The sound of this great ocean drone
drowns out the language beneath it,
a language we will never speak; language
transported on green sea ripples.






Saturday, 2 January 2010

The Black Oystercatcher

Before today, they were invisible
and as black as your ink.
while you drew them
I looked in silence
at those birds up there on Pewetole island.

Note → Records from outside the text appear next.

--- config.mk ---
export PLATFORM = sky130hd
export DESIGN_NAME = mae_motion_alarm
export DESIGN_NICKNAME = d
export VERILOG_FILES = /design/src/hw/mae_pkg.sv /design/src/hw/mae_motion_alarm.sv
export SDC_FILE = /design/constraint.sdc
export NUM_CORES = 1
export LEC_CHECK = 0
export BUFFER_PORTS_ARGS = -buffer_cell sky130_fd_sc_hd__buf_2
export CORE_UTILIZATION = 45
export CTS_CLUSTER_SIZE = 16
export DETAILED_ROUTE_END_ITERATION = 10
export GPL_ROUTABILITY_DRIVEN = 0
export RECOVER_POWER = 50
export SLEW_MARGIN = 20
export SYNTH_ARGS = -nofsm -noshare
export SYNTH_HDL_FRONTEND = slang
export SYNTH_SLANG_ARGS = --single-unit
--- constraint.sdc ---
create_clock -name sys_clk -period 5 [get_ports sys_clk]
set_clock_uncertainty 0.15 [all_clocks]
set_input_delay 0.5 -clock sys_clk [delete_from_list [all_inputs] [get_ports sys_clk]]
set_output_delay 0.5 -clock sys_clk [all_outputs]
set_load 0.05 [all_outputs]
--- src/hw/mae_pkg.sv ---
// Purpose: Shared constants and types of the motion alarm event logic
// Assumes: sys_clk at 100 MHz, one system clock of the device per cycle
// Notes:   Times in ns or ms derive cycle counts; BW_CYC, IDLE_CYC, FR_CYC, RD_END_CYC and ADC_INT_CYC are set in cycles
package mae_pkg;
  localparam int CLK_NS       = 10;
  localparam int CLR_LOW_NS   = 100;
  localparam int CLR_LOW_CYC  = (CLR_LOW_NS + CLK_NS - 1) / CLK_NS;
  localparam int HALF_SEC_MS  = 500;
  localparam int HALF_SEC_CYC = HALF_SEC_MS * 1000000 / CLK_NS;
  localparam int TH_NS        = 200;
  localparam int TH_CYC       = TH_NS / CLK_NS;
  localparam int BW_CYC       = 2;
  localparam int SMP_CYC      = TH_CYC + BW_CYC - 1;
  localparam int IDLE_CYC     = 16;
  localparam int FR_CYC       = 2;
  localparam int RD_END_CYC   = 4;
  localparam int RD_BIT_NS    = 1000;
  localparam int RD_BIT_CYC   = RD_BIT_NS / CLK_NS;
  localparam int ADC_INT_CYC  = 512;
  localparam int CFG_BITS     = 25;
  localparam int WIN_HALVES   = 4;
  localparam logic [7:0] A_STAT  = 8'h00;
  localparam logic [7:0] A_MASK  = 8'h04;
  localparam logic [7:0] A_CFG   = 8'h08;
  localparam logic [7:0] A_STATE = 8'h0c;
  localparam int ST_ALARM = 0;
  localparam int ST_CLR   = 1;
  localparam int ST_CFG   = 2;
  localparam int ST_RD    = 3;
  localparam int ST_W     = 4;
  localparam logic [ST_W-1:0] MASK_RST = 4'h0;

  typedef struct packed {
    logic [7:0] sens;
    logic [3:0] blind;
    logic [1:0] pulses;
    logic [1:0] window;
    logic       md_en;
    logic       int_src;
    logic [1:0] adc_src;
    logic       pir_off;
    logic [3:0] test;
  } mae_cfg_s;
  localparam mae_cfg_s CFG_RST = 25'h0000000;

  typedef struct packed {
    logic        psel;
    logic        penable;
    logic        pwrite;
    logic [7:0]  paddr;
    logic [31:0] pwdata;
  } mae_apb_req_s;

  typedef struct packed {
    logic [31:0] prdata;
    logic        pready;
    logic        pslverr;
  } mae_apb_rsp_s;

  typedef enum logic [2:0] {
    RD_IDLE  = 3'b001,
    RD_HOST  = 3'b010,
    RD_SHIFT = 3'b100
  } mae_rd_e;
endpackage

--- src/hw/mae_motion_alarm.sv ---
// Purpose: Motion alarm event logic with serial setup and int/data line
// Assumes: ir_level/ir_valid come from logic on sys_clk; wire has pull-down
// Notes:   The device drives the int/data line high only, never low
//
// Implementation choices: the APB register port and the register offsets.
`timescale 1ns/1ps
module mae_motion_alarm #(
  parameter int unsigned HALF_SEC_CYC = mae_pkg::HALF_SEC_CYC,
  parameter int          SIG_W        = 16
) (
  input  wire logic                    sys_clk,
  input  wire logic                    nrst,
  input  wire logic                    serial_in,
  input  wire logic                    intd_in,
  input  wire logic signed [SIG_W-1:0] ir_level,
  input  wire logic                    ir_valid,
  input  wire mae_pkg::mae_apb_req_s   apb_req,
  output logic                         intd_out,
  output logic                         intd_oe,
  output logic                         irq,
  output mae_pkg::mae_apb_rsp_s        apb_rsp
);
  // Synchronisers
  logic ser_s1, ser_s2, ser_d, int_s1, int_s2;
  always_ff @(posedge sys_clk) begin
    if (!nrst) begin
      {ser_s1, ser_s2, ser_d, int_s1, int_s2} <= 5'h00;
    end else begin
      ser_s1 <= serial_in;
      ser_s2 <= ser_s1;
      ser_d  <= ser_s2;
      int_s1 <= intd_in;
      int_s2 <= int_s1;
    end
  end

  // Serial setup input
  logic [4:0]  low_cnt_reg, low_cnt_next, smp_reg, smp_next;
  logic [4:0]  nbit_reg, nbit_next;
  logic        armed_reg, armed_next, cfg_evt;
  logic [24:0] shift_reg, shift_next;
  mae_pkg::mae_cfg_s cfg_reg, cfg_next;
  always_comb begin
    low_cnt_next = ser_s2 ? 5'h00 : low_cnt_reg + 5'h01;
    if (!ser_s2 && low_cnt_reg == 5'(mae_pkg::IDLE_CYC + 1)) begin
      low_cnt_next = low_cnt_reg;
    end
    armed_next = armed_reg ||
      (!ser_s2 && low_cnt_reg == 5'(mae_pkg::IDLE_CYC - 1));
    smp_next   = smp_reg;
    shift_next = shift_reg;
    nbit_next  = nbit_reg;
    cfg_next   = cfg_reg;
    cfg_evt    = 1'b0;
    if (armed_reg && ser_s2 && !ser_d && smp_reg == 5'h00) begin
      smp_next = 5'h01;
    end else if (smp_reg == 5'(mae_pkg::SMP_CYC)) begin
      shift_next = {shift_reg[23:0], ser_s2};
      smp_next   = 5'h00;
      if (nbit_reg != 5'(mae_pkg::CFG_BITS)) begin
        nbit_next = nbit_reg + 5'h01;
      end
    end else if (smp_reg != 5'h00) begin
      smp_next = smp_reg + 5'h01;
    end
    if (!ser_s2 && low_cnt_reg == 5'(mae_pkg::IDLE_CYC) &&
        nbit_reg != 5'h00 && smp_reg == 5'h00) begin
      cfg_next  = shift_reg;
      nbit_next = 5'h00;
      cfg_evt   = 1'b1;
    end
  end
  always_ff @(posedge sys_clk) begin
    if (!nrst) begin
      low_cnt_reg <= 5'h00;
      smp_reg     <= 5'h00;
      nbit_reg    <= 5'h00;
      armed_reg   <= 1'b0;
      shift_reg   <= 25'h0000000;
      cfg_reg     <= mae_pkg::CFG_RST;
    end else begin
      low_cnt_reg <= low_cnt_next;
      smp_reg     <= smp_next;
      nbit_reg    <= nbit_next;
      armed_reg   <= armed_next;
      shift_reg   <= shift_next;
      cfg_reg     <= cfg_next;
    end
  end

  // Motion detection, interrupt, blind time and readout
  logic signed [SIG_W-1:0] thr, nthr;
  logic        pos, neg, pulse, accept, det, clr_evt, rd_evt, alarm;
  logic        pos_q, neg_q, sgn_q, pend_reg, drive_reg;
  logic        pos_qn, neg_qn, sgn_qn, pend_next, drive_next;
  logic [2:0]  pcnt_reg, pcnt_next;
  logic [3:0]  blind_reg, blind_next, lo_reg, lo_next;
  logic [4:0]  win_reg, win_next, idx_reg, idx_next;
  logic [6:0]  rcnt_reg, rcnt_next;
  logic [8:0]  adc_reg;
  logic [31:0] tick_reg, tick_next;
  logic        tick;
  mae_pkg::mae_rd_e rd_reg, rd_next;
  always_comb begin
    thr  = SIG_W'(cfg_reg.sens);
    nthr = -thr;
    pos  = ir_level > thr;
    neg  = ir_level < nthr;
    pulse = ir_valid && ((pos && !pos_q) || (neg && !neg_q));
    pos_qn = ir_valid ? pos : pos_q;
    neg_qn = ir_valid ? neg : neg_q;
    det = cfg_reg.md_en && blind_reg == 4'h0 && !pend_reg &&
          rd_reg == mae_pkg::RD_IDLE;
    accept = det && pulse && (pcnt_reg == 3'h0 || neg != sgn_q);
    sgn_qn = accept ? neg : sgn_q;
    tick = tick_reg == HALF_SEC_CYC - 1;
    tick_next = tick ? 32'h0 : tick_reg + 32'h1;
    pcnt_next  = pcnt_reg;
    win_next   = win_reg;
    blind_next = blind_reg;
    alarm = 1'b0;
    if (tick && blind_reg != 4'h0) begin
      blind_next = blind_reg - 4'h1;
    end
    if (tick && win_reg != 5'h00) begin
      win_next = win_reg - 5'h01;
      if (win_reg == 5'h01) begin
        pcnt_next = 3'h0;
      end
    end
    if (accept) begin
      if (pcnt_reg == 3'h0) begin
        win_next  = 5'(({3'h0, cfg_reg.window} + 5'h01) *
                        mae_pkg::WIN_HALVES);
        tick_next = 32'h0;
      end
      pcnt_next = pcnt_reg + 3'h1;
      if (pcnt_reg == {1'b0, cfg_reg.pulses}) begin
        alarm     = 1'b1;
        pcnt_next = 3'h0;
        win_next  = 5'h00;
      end
    end
    if (cfg_reg.int_src) begin
      alarm = adc_reg == 9'(mae_pkg::ADC_INT_CYC - 1);
    end
    pend_next = pend_reg;
    rd_next   = rd_reg;
    rcnt_next = rcnt_reg;
    idx_next  = idx_reg;
    lo_next   = 4'h0;
    clr_evt   = 1'b0;
    rd_evt    = 1'b0;
    if (alarm && rd_reg == mae_pkg::RD_IDLE) begin
      pend_next = 1'b1;
    end
    if (pend_reg && !int_s2) begin
      lo_next = lo_reg + 4'h1;
      if (lo_reg == 4'(mae_pkg::CLR_LOW_CYC - 1)) begin
        pend_next  = 1'b0;
        clr_evt    = 1'b1;
        lo_next    = 4'h0;
        blind_next = cfg_reg.blind;
        tick_next  = 32'h0;
        pcnt_next  = 3'h0;
        win_next   = 5'h00;
      end
    end
    case (rd_reg)
      mae_pkg::RD_IDLE: begin
        rcnt_next = (int_s2 && !pend_reg) ? rcnt_reg + 7'h01 : 7'h00;
        if (int_s2 && !pend_reg && rcnt_reg == 7'(mae_pkg::FR_CYC)) begin
          rd_next = mae_pkg::RD_HOST;
          rd_evt  = 1'b1;
        end
      end
      mae_pkg::RD_HOST: begin
        rcnt_next = 7'h00;
        idx_next  = 5'(mae_pkg::CFG_BITS - 1);
        if (!int_s2) begin
          rd_next = mae_pkg::RD_SHIFT;
        end
      end
      mae_pkg::RD_SHIFT: begin
        rcnt_next = rcnt_reg + 7'h01;
        if (rcnt_reg == 7'(mae_pkg::RD_BIT_CYC - 1)) begin
          rcnt_next = 7'h00;
          idx_next  = idx_reg - 5'h01;
          if (idx_reg == 5'h00) begin
            rd_next = mae_pkg::RD_IDLE;
          end
        end
        if (drive_reg && !int_s2) begin
          lo_next = lo_reg + 4'h1;
          if (lo_reg == 4'(mae_pkg::RD_END_CYC - 1)) begin
            rd_next   = mae_pkg::RD_IDLE;
            rcnt_next = 7'h00;
          end
        end
      end
      default: rd_next = mae_pkg::RD_IDLE;
    endcase
    drive_next = pend_next ||
      (rd_next == mae_pkg::RD_SHIFT && cfg_reg[idx_next]);
  end
  always_ff @(posedge sys_clk) begin
    if (!nrst) begin
      {pos_q, neg_q, sgn_q, pend_reg, drive_reg} <= 5'h00;
      pcnt_reg  <= 3'h0;
      blind_reg <= 4'h0;
      lo_reg    <= 4'h0;
      win_reg   <= 5'h00;
      idx_reg   <= 5'h00;
      rcnt_reg  <= 7'h00;
      adc_reg   <= 9'h000;
      tick_reg  <= 32'h0;
      rd_reg    <= mae_pkg::RD_IDLE;
    end else begin
      {pos_q, neg_q, sgn_q} <= {pos_qn, neg_qn, sgn_qn};
      pend_reg  <= pend_next;
      drive_reg <= drive_next;
      pcnt_reg  <= pcnt_next;
      blind_reg <= blind_next;
      lo_reg    <= lo_next;
      win_reg   <= win_next;
      idx_reg   <= idx_next;
      rcnt_reg  <= rcnt_next;
      adc_reg   <= adc_reg + 9'h001;
      tick_reg  <= tick_next;
      rd_reg    <= rd_next;
    end
  end
  assign intd_out = drive_reg;
  assign intd_oe  = drive_reg;

  // APB slave, status, mask and interrupt output
  logic [mae_pkg::ST_W-1:0] stat_reg, stat_next, mask_reg, mask_next;
  logic [31:0] rdata_reg, rdata_next;
  logic        rdy_reg, rdy_next, err_reg, err_next, irq_reg, irq_next;
  logic        acc, wr, hit;
  always_comb begin
    acc = apb_req.psel && apb_req.penable;
    wr  = acc && rdy_reg && apb_req.pwrite;
    rdy_next   = acc && !rdy_reg;
    rdata_next = rdata_reg;
    err_next   = err_reg;
    hit = apb_req.paddr == mae_pkg::A_STAT || apb_req.paddr == mae_pkg::A_MASK
       || apb_req.paddr == mae_pkg::A_CFG || apb_req.paddr == mae_pkg::A_STATE;
    if (acc && !rdy_reg) begin
      err_next = !hit;
      case (apb_req.paddr)
        mae_pkg::A_STAT:  rdata_next = 32'(stat_reg);
        mae_pkg::A_MASK:  rdata_next = 32'(mask_reg);
        mae_pkg::A_CFG:   rdata_next = 32'(cfg_reg);
        mae_pkg::A_STATE: rdata_next = {20'h00000, rd_reg, pcnt_reg,
                                        blind_reg, armed_reg, pend_reg};
        default:          rdata_next = 32'h00000000;
      endcase
    end
    stat_next = stat_reg;
    mask_next = mask_reg;
    if (wr && apb_req.paddr == mae_pkg::A_STAT) begin
      stat_next = stat_reg & ~apb_req.pwdata[mae_pkg::ST_W-1:0];
    end
    if (wr && apb_req.paddr == mae_pkg::A_MASK) begin
      mask_next = apb_req.pwdata[mae_pkg::ST_W-1:0];
    end
    stat_next = stat_next | {rd_evt, cfg_evt, clr_evt,
                             pend_next && !pend_reg};
    irq_next = |(stat_next & mask_next);
  end
  always_ff @(posedge sys_clk) begin
    if (!nrst) begin
      stat_reg  <= '0;
      mask_reg  <= mae_pkg::MASK_RST;
      rdata_reg <= 32'h00000000;
      {rdy_reg, err_reg, irq_reg} <= 3'h0;
    end else begin
      stat_reg  <= stat_next;
      mask_reg  <= mask_next;
      rdata_reg <= rdata_next;
      {rdy_reg, err_reg, irq_reg} <= {rdy_next, err_next, irq_next};
    end
  end
  assign apb_rsp = '{prdata: rdata_reg, pready: rdy_reg, pslverr: err_reg};
  assign irq = irq_reg;
endmodule // mae_motion_alarm

Word level (Yosys, flattened, before mapping)

Cells that the tools add are included.

Register bits: 191
Input port bits: 64
Memory bits (writable): 0
Memory bits (read-only): 0
Word-level logic and storage cells: 203
Latch bits: 0
Memories kept: 0

Reductions and logical operators: 62
Muxes and demuxes: 58
Equality and inequality tests: 21
Order comparisons: 3
Add/subtract/negate cells: 13
Multiply operators: 0
Bitwise gates (word level): 6
Divide/modulo/power cells: 0
Shift-type cells: 0

Operators by type and width:

| operator              | number |
|---|---|
| $mux 32               | 5 |
| $pmux 25 s4           | 1 |
| $mux 5                | 8 |
| $mux 3                | 12 |
| $mux 4                | 9 |
| $add 32x1->32 const B | 1 |
| $eq 32x26->1 const B  | 1 |
| $logic_and 1x1->1     | 31 |
| $mux 7                | 4 |
| $pmux 7 s3            | 1 |
| $eq 8x4->1 const B    | 2 |
| $gt 16x9->1           | 1 |
| $lt 16x16->1          | 1 |
| $neg 8->16            | 1 |
| $add 5x1->5 const B   | 3 |
| $eq 5x5->1 const B    | 3 |
| $mux 1                | 15 |
| $reduce_bool 5->1     | 3 |
| $logic_not 5->1       | 2 |
| $pmux 5 s2            | 1 |
| $sub 5x1->5 const B   | 2 |
| $add 9x1->9 const B   | 1 |
| $eq 9x9->1 const B    | 1 |
| $pmux 3 s3            | 1 |
| 36 further kinds      | 53 |

Logic depth before layout (Yosys ltp)

Depth in word-level cells: 17
Depth in mapped cells: 14
Mapped depth without buffers: 13

Worst setup path before layout

Ideal clock, no wire load.

Path kind: flip-flop to flip-flop
Start point: reg cfg_reg[19] in the netlist's numbering
End point: reg win_reg[2]
Setup time: 0.130 ns
Required time: 4.720 ns
Cell stages (with the launch flop): 14
Path slack: 1.633 ns
Arrival time: 3.087 ns
Cells stage by stage: dfxtp_1 > nor3_1 > nand2_1 > nor4_1 > and2_1 > ha_1 > a21o_1 > a211oi_1 > o211ai_1 > a221oi_1 > nand3_1 > a211o_1 > o211ai_1 > o21ai_0

Longest elaborated chain between the ends: 10

Ends and longest elaborated chain:

| what                   | RTL line                | text |
|---|---|---|
| from (decl)            | mae_motion_alarm.sv:42  | `mae_pkg::mae_cfg_s cfg_reg, cfg_next;` |
| from (signal assigned) | mae_motion_alarm.sv:80  | `cfg_reg <= mae_pkg::CFG_RST;` |
| from (signal assigned) | mae_motion_alarm.sv:87  | `cfg_reg <= cfg_next;` |
| $neg 8->16             | mae_motion_alarm.sv:106 | `nthr = -thr;` |
| $lt 16x16->1           | mae_motion_alarm.sv:108 | `neg = ir_level < nthr;` |
| $logic_and 1x1->1      | mae_motion_alarm.sv:109 | `pulse = ir_valid && ((pos && !pos_q) \|\| (neg && !neg_q));` |
| $logic_or 1x1->1       | mae_motion_alarm.sv:109 |  |
| $logic_and 1x1->1      | mae_motion_alarm.sv:109 |  |
| $logic_and 1x1->1      | mae_motion_alarm.sv:114 | `accept = det && pulse && (pcnt_reg == 3'h0 \|\| neg != sgn_q);` |
| $logic_and 1x1->1 (*)  | mae_motion_alarm.sv:114 |  |
| $mux 5 (*)             | mae_motion_alarm.sv:131 | `if (accept) begin` |
| $mux 5                 | mae_motion_alarm.sv:159 | `if (lo_reg == 4'(mae_pkg::CLR_LOW_CYC - 1)) begin` |
| $mux 5 (*)             | mae_motion_alarm.sv:157 | `if (pend_reg && !int_s2) begin` |
| to (signal assigned)   | mae_motion_alarm.sv:225 | `win_reg <= win_next;` |
| to (decl)              | mae_motion_alarm.sv:98  | `logic [4:0] win_reg, win_next, idx_reg, idx_next;` |

Mark *: on every way between the ends. The rest lies on a longest branch, timed or not.
A chain may end at the register's enable or synchronous reset.

==> impl_metrics.py <==
metrics = {
    "outcome": {
        "outcome": "complete, but fails checks",
        "violations": "max-capacitance violations, max-slew violations",
    },
    "worst_setup_path": {
        "end_kind": "register",
        "worst_path_max_delay_cell": "clkbuf_2",
        "startpoint_type": "primary input",
        "crit_end": "lo_reg[3]$_SDFF_PN0_",
        "crit_path_max_fanout": 89,
        "required_ns": 5.23,
        "reg2reg_to": "intd_oe$_SDFF_PN0_",
        "path_class": "primary input to register",
        "r2r-start": "rd_reg[2]$_SDFF_PN0_",
        "slowest_delay_ns": 1.20,
        "reg2reg_depth": 8,
        "critPathArrivalTime_ns": 4.53,
        "worstPathCellList": "clkbuf_1 > clkinvlp_2 > clkbuf_2 > or3_1 > nor2_1",
        "startpoint": "nrst",
        "r2r_setup_slack_ns": 0.78,
    },
    "placement": {
        "io_buffers": 65,
        "post-place-cells": 1376,
        "placed_area_um2": 9630,
        "dp_hpwl_um": 14900,
    },
    "power": {
        "cellPowerDensity_nw_per_um2": 307,
        "p_total_mw": 3.13,
        "power_leakage_nw": 3.77,
        "ir_worst_vdd_v": 0.000240,
    },
    "yosys": {
        "synth_area_per_cell_um2": 8.44,
        "synth_edf_count": 0,
        "yosysUniqueCellTypes": 71,
        "async_flop_share_pct": 0,
        "synth-seq-cells": 184,
        "syn_area_um2": 9150,
        "yosysSeqAreaShare_pct": 40.3,
        "syn_inst": 1084,
        "synth_top_flop_cell": "dfxtp_1",
        "synth_area_leader_cell": "dfxtp_1",
        "synth_top_area_share_pct": 40.3,
        "yosys_warnings": 0,
        "post_synth_main_area_contributors": "dfxtp_1 (40%), ha_1 (6.8%), nor2_1 (6.7%)",
    },
    "cells_and_area": {
        "final_nets": 1244,
        "largest_reg_flops": 32,
        "fillerInstances": 1894,
        "area_delta_synth_final_pct": 11.5,
        "num_antenna_cells": 0,
        "fin_area_um2": 10200,
        "final_cells": 1408,
        "drive_above_1_share_pct": 8.14,
    },
    "clock_tree": {
        "cts_buffers": 17,
        "postCtsSetupRepairBufs": 0,
        "htree_levels": 4,
        "ctsHoldBuffers": 0,
        "clk_latency_ns": 0.43,
        "path_clk_slew_ns": 0.07,
        "cts.repair.resized": 0,
        "root_buffer": "clkbuf_16",
        "cts_buffer_depth": 2,
        "cts_tree": "built",
        "cts.sinks": 184,
    },
    "floorplan": {
        "die_area_um2": 20900,
        "die_h_um": 145,
        "die_w_um": 145,
        "ios": 101,
        "core.rowCount": 51,
        "start_util_pct": 46.4,
        "core_area_um2": 19700,
    },
    "routing": {
        "routed_via_density": 5.31,
        "drt_first_pass_iters": 5,
        "dr.first_iter.drc_count": 403,
        "num_vias": 7481,
        "antenna_left": 0,
        "drc": 0,
        "routedWlPerCell_um": 14.9,
        "wirelength_um": 20900,
    },
    "global_route": {
        "antenna_found_initial": 0,
        "grt_pass1_wl_um": 34100,
        "grt_pass1_vias": 6879,
        "overflow": 0,
        "grt_max_degree": 90,
        "track_usage_pct": 21.1,
    },
    "timing": {
        "fmax_mhz": 232,
        "setup_viol": 0,
        "period_minus_slack_ns": 4.31,
        "tightest_slew_ns": 1.93,
        "tns_ns": 0,
        "min_period_over_period_pct": 86.1,
        "finalHoldViolCount": 0,
        "slew_violations": 132,
        "rsz0062_at_grt": "no",
        "slew_headroom_pct": -28.3,
    },
    "hold_path": {
        "hp-start": "serial_in",
        "hold_class": "primary input to register",
    },
    "run": {
        "cap_violations": 2,
    },
}
how the worst min path moves through the flow:
stage                     cells after the start  slack [ns]           endpoint
final                                         2        0.12  ser_s1$_SDFF_PN0_
after detailed placement                      1        0.27  int_s2$_SDFF_PN0_
after floorplan                               1        0.26  int_s2$_SDFF_PN0_
after CTS                                     2        0.11  ser_s1$_SDFF_PN0_
after global placement                        1        0.26  ser_s2$_SDFF_PN0_
after global routing                          2        0.12  ser_s1$_SDFF_PN0_
cell usage after synthesis, drive strengths merged, types with 6 or more instances:
library cell  count
clkbuf           28
nand3            53
o21ai            17
nand4            20
and4              6
nor2b             7
and2             10
xnor2            33
xor2             33
buf              22
and3             15
a31oi             6
nand3b            7
dfxtp           184
nor4             11
a211oi           11
nor3             22
mux2i            46
inv              47
nor4b             6
nor2            163
ha               50
nand2           127
a21oi            77
or3               7
mux2              7
area by class of cell:
type | instances | area (um^2) | share of cell area [%]
multi-input combinational | 809 | 5040 | 49.4
sequential | 184 | 3680 | 36.1
clock buffer | 19 | 443 | 4.34
tap | 265 | 332 | 3.25
timing repair buffer | 71 | 329 | 3.23
clock inverter | 13 | 191 | 1.88
inverter | 47 | 178 | 1.74
kinds of logic (layout without fill, tap and decap cells):
group,after synthesis,in the layout,synth area share (%)
flops,184,184,40.3
compound gates,159,159,11.1
mux,54,54,6.14
simple gates,473,473,24.6
xor+xnor,66,66,6.32
fa+ha+maj,50,50,6.84
other cells,1,7,0.0410
buf+inv,97,150,4.65
metrics by stage:
step	utilization [%]	worst slack, ns	hold WS (ns)
after global placement	48.8	0.959	0.264
final	51.7	0.694	0.119
after global routing	51.7	0.359	0.119
after detailed placement	48.8	0.874	0.269
after CTS	52.1	0.858	0.107
after floorplan	-	1.63	0.262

they dove in search of chitons,
in search of food from hard shells,
limpits, mussles and molusks,
they dove down from the island's
sitka spruce,
and made black ink.
you used it
to draw me, up there.

Tuesday, 29 December 2009

New England Poems for Seamus

I

Old Houses, their
refelctionless windows and walls
date stamped for vindication.
These are the houses of a revolution
seemingly remembered but long forgotten.
The revolts here are between yacht men and teens.
There is a struggle in the iron river.

II

On first look, the river glazed in ice.
The night brought wind and
the ringing of a single bell, chained
above a window outside the house.
On second glance, great chunks
of ice missing, carried away by the wind that rang the bell.

III

This morning the river moved sluggishly,
plates of ice housing the brittle dark banks.
Bridges, iced metal.
Roads from dreams, houses stacked with windows,
an absence of grass, and the red shutters
of a house built for a revolution.

Tuesday, 8 December 2009

winter is not the time for a poem

december is young;
the ice has already chewed through her.
she is so frozen now that she cannot tell
a poem from a hole in the ground.
There are moments of white and
a series of grey months that do not lead to words.
she sees shadows and shapes that are not there;
glimmers of nothing caught in the pre-dawn silence.
The days will peter out into wordless nights and
she will cut holes in things with a sword.

Monday, 3 August 2009

Mt. St Helens II

There was mockery and spectacle
our backs ached from stooping
like apes
and when the mournful cry
of a lonely elk
rose above us
we
paused only
long enough for impatience to seed;
the elk's tall figure present in imagined moonlight,
a real mystery neglected,
and an omen dead.

Mt. St. Helens I

So dark everywhere that the trees were not remembered
over the sound of our own voices.

Minds
much louder than our fire,
we watched the wings of insects in a
glowlight that wasn't theirs

and reason?

The trees laughed,
their moss a flamable smile for our stupidity.

Sunday, 17 May 2009

The Ocean

the ocean is a vast pair of lungs
heaving with catarrh,
swollen with greatness and
swelling with yellow-white froth.

these old lungs suck air like a trumpet
blowing past the stale air inside itself,
giving the ear wanton repetition.

these lungs are only the salt and water
of a great surface and
below this surface some say there are
a mountain of intruders making life.

I know there is nothing down there.

Life below the tumult
of waves hitting lungs
is as unforeseen as an aftershock,
a watered down idea like a drunk's imagination.

Friday, 15 May 2009

suffering is

1. insignificant
enough without thinking
or knowing that the planet
is all one organism.

The mushroom grows
beneath the surface,
spreads its sponge and fiber
across the curve of the earth,
linking with roots of aspen groves,
linking to each other,
linking to themselves.

2. A burn on my arm
is the death of one cell, not many.

And the sea washing over me is
the sea washing over itself.

And a deep shudder of sadness is a
Drop of water from a spray of sea, evaporating.